** Opening INFORMATION block **

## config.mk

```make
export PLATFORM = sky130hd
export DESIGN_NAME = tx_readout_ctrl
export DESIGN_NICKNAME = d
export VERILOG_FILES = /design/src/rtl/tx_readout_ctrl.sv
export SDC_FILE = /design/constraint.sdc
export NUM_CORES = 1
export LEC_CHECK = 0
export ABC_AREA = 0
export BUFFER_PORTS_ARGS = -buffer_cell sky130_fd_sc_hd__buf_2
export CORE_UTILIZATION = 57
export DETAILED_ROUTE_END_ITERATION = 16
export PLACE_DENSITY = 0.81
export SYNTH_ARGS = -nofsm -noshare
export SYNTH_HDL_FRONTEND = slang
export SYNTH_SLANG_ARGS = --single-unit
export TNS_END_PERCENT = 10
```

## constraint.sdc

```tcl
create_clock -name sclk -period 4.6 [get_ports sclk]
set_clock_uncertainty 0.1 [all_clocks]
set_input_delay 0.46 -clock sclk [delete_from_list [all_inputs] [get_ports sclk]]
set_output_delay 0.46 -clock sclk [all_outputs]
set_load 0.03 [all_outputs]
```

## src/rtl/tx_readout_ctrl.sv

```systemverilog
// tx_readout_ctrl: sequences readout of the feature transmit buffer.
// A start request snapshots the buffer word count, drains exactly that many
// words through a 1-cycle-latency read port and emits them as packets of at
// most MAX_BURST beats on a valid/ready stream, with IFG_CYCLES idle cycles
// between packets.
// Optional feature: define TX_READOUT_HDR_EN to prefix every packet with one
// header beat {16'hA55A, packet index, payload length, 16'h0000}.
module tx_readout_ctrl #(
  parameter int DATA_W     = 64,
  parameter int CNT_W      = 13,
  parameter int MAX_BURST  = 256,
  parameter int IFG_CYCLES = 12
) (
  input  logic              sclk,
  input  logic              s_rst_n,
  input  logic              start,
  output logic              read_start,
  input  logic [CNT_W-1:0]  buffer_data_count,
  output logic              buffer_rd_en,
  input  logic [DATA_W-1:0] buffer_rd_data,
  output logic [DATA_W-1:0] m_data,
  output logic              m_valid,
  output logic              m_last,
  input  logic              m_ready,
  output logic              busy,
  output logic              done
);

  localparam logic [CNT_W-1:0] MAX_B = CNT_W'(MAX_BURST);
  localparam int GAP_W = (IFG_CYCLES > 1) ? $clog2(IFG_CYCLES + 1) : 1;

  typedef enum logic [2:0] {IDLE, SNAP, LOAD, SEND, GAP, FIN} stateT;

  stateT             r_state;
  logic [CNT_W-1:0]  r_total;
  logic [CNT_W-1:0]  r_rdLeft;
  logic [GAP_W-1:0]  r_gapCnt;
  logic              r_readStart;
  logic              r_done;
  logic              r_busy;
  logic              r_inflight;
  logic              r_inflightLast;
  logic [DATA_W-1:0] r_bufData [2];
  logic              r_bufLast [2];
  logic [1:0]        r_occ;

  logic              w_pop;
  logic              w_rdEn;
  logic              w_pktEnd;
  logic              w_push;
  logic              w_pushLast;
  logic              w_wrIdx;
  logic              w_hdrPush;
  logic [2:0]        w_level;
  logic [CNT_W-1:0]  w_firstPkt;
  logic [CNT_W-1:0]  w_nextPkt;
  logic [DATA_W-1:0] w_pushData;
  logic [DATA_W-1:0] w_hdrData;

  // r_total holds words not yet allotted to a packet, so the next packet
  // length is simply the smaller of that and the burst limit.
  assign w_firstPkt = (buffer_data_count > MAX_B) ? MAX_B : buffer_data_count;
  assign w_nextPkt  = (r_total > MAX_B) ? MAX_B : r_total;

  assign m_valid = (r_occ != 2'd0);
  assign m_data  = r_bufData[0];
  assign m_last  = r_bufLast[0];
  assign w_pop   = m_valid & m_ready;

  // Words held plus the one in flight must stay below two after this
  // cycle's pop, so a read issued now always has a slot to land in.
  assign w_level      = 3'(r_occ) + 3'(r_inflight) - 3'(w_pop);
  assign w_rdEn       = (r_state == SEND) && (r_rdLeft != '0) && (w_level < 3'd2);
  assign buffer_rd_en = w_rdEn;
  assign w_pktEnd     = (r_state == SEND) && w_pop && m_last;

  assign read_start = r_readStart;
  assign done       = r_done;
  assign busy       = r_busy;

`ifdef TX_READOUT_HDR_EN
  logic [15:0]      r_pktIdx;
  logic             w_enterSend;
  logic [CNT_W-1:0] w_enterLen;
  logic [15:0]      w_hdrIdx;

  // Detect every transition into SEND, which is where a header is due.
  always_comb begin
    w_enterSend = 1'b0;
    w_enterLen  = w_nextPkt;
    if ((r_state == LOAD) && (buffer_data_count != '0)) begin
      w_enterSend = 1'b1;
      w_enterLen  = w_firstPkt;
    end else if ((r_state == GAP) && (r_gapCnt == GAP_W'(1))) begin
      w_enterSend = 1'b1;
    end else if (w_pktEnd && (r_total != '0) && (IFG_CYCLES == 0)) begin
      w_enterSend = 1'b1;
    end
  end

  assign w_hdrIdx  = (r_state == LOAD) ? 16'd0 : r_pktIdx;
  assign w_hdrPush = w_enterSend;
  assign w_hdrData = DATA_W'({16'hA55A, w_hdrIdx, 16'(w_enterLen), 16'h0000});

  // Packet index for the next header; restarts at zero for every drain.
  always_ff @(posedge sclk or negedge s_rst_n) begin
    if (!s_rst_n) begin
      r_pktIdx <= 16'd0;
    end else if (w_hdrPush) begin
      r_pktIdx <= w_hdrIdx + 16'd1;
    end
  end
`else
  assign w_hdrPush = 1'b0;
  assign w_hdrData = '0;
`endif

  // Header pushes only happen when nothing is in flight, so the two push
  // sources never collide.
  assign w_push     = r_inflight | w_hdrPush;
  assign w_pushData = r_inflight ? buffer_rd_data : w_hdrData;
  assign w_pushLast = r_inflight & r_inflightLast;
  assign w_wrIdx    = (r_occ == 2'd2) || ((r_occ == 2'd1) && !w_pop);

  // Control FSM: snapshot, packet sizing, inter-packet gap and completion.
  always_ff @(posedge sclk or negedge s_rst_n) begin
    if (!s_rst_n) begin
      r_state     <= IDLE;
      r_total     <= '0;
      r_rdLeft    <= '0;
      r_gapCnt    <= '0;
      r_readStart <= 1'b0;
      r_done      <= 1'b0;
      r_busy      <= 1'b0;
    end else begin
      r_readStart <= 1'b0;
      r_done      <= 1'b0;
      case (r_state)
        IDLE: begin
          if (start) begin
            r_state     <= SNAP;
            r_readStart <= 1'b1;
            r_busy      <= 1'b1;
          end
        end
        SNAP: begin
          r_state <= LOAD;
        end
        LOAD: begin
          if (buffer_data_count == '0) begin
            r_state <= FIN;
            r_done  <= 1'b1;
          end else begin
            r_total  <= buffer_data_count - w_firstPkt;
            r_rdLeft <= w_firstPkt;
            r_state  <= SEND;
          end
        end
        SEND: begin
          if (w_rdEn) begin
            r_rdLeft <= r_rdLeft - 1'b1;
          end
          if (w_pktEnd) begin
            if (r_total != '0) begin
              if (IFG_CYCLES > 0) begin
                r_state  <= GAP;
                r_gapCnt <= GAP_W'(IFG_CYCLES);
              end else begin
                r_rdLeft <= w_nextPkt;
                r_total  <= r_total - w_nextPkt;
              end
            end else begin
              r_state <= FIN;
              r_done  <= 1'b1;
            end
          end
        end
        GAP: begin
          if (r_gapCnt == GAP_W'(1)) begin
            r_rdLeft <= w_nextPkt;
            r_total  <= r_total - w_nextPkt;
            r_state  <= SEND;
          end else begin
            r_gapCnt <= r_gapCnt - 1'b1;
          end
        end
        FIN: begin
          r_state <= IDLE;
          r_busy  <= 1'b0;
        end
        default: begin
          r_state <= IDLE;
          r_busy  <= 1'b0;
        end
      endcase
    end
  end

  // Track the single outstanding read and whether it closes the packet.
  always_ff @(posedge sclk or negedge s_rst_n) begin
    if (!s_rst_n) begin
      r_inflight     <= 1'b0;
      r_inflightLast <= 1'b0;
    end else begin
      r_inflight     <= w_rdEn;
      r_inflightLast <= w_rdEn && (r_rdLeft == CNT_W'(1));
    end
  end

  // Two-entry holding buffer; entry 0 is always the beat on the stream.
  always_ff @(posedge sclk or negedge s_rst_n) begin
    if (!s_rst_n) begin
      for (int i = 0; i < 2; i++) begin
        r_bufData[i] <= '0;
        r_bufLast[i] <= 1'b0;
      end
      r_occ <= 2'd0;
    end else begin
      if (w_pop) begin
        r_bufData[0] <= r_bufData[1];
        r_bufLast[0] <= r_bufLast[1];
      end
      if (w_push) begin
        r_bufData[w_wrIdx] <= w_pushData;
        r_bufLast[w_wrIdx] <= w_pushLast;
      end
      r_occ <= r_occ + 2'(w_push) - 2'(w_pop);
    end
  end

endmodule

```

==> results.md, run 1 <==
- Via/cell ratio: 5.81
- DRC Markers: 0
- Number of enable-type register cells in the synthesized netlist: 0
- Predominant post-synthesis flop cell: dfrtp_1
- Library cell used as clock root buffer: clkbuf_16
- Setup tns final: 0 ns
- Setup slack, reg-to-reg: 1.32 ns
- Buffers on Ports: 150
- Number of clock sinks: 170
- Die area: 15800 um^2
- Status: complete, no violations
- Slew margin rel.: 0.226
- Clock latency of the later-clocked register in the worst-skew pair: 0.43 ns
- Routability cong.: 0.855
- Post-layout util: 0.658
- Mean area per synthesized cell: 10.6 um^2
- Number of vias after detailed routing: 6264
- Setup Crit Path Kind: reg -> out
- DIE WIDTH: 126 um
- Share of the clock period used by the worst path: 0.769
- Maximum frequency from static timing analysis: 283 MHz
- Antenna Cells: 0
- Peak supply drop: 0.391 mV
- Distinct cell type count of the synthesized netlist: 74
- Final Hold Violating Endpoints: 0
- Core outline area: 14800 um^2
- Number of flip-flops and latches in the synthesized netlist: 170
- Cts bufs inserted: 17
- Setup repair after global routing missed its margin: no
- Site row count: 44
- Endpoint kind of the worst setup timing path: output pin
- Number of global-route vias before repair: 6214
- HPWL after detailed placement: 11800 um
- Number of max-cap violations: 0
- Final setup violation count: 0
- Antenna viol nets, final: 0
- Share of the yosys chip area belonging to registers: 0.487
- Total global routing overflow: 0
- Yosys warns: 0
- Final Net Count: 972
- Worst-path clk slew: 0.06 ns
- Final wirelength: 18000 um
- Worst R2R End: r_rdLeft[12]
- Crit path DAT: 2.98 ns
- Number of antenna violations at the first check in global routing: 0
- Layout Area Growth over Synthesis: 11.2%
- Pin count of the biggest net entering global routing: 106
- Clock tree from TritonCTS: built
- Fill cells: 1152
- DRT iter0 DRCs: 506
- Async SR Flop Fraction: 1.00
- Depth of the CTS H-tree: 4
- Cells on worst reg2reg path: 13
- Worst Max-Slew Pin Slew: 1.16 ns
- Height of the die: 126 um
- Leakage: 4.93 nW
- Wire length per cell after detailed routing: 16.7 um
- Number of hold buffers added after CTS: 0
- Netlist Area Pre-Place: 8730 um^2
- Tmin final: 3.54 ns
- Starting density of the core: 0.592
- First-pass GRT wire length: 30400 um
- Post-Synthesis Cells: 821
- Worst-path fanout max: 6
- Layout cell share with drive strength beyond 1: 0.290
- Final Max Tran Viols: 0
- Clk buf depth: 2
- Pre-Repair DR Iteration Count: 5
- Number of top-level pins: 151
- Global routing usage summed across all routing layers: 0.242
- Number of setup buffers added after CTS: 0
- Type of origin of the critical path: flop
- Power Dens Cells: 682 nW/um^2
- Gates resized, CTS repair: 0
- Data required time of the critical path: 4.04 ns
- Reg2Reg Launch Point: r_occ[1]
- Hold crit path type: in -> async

** Closing INFORMATION block **

**HOW TO COMPLETE THIS TASK**. Each line with "that" in it must be identified and copied from the material.

**RESPONSE AREA**.
// A start request snapshots the buffer word count, drains exactly that many
  // length is simply the smaller of that and the burst limit.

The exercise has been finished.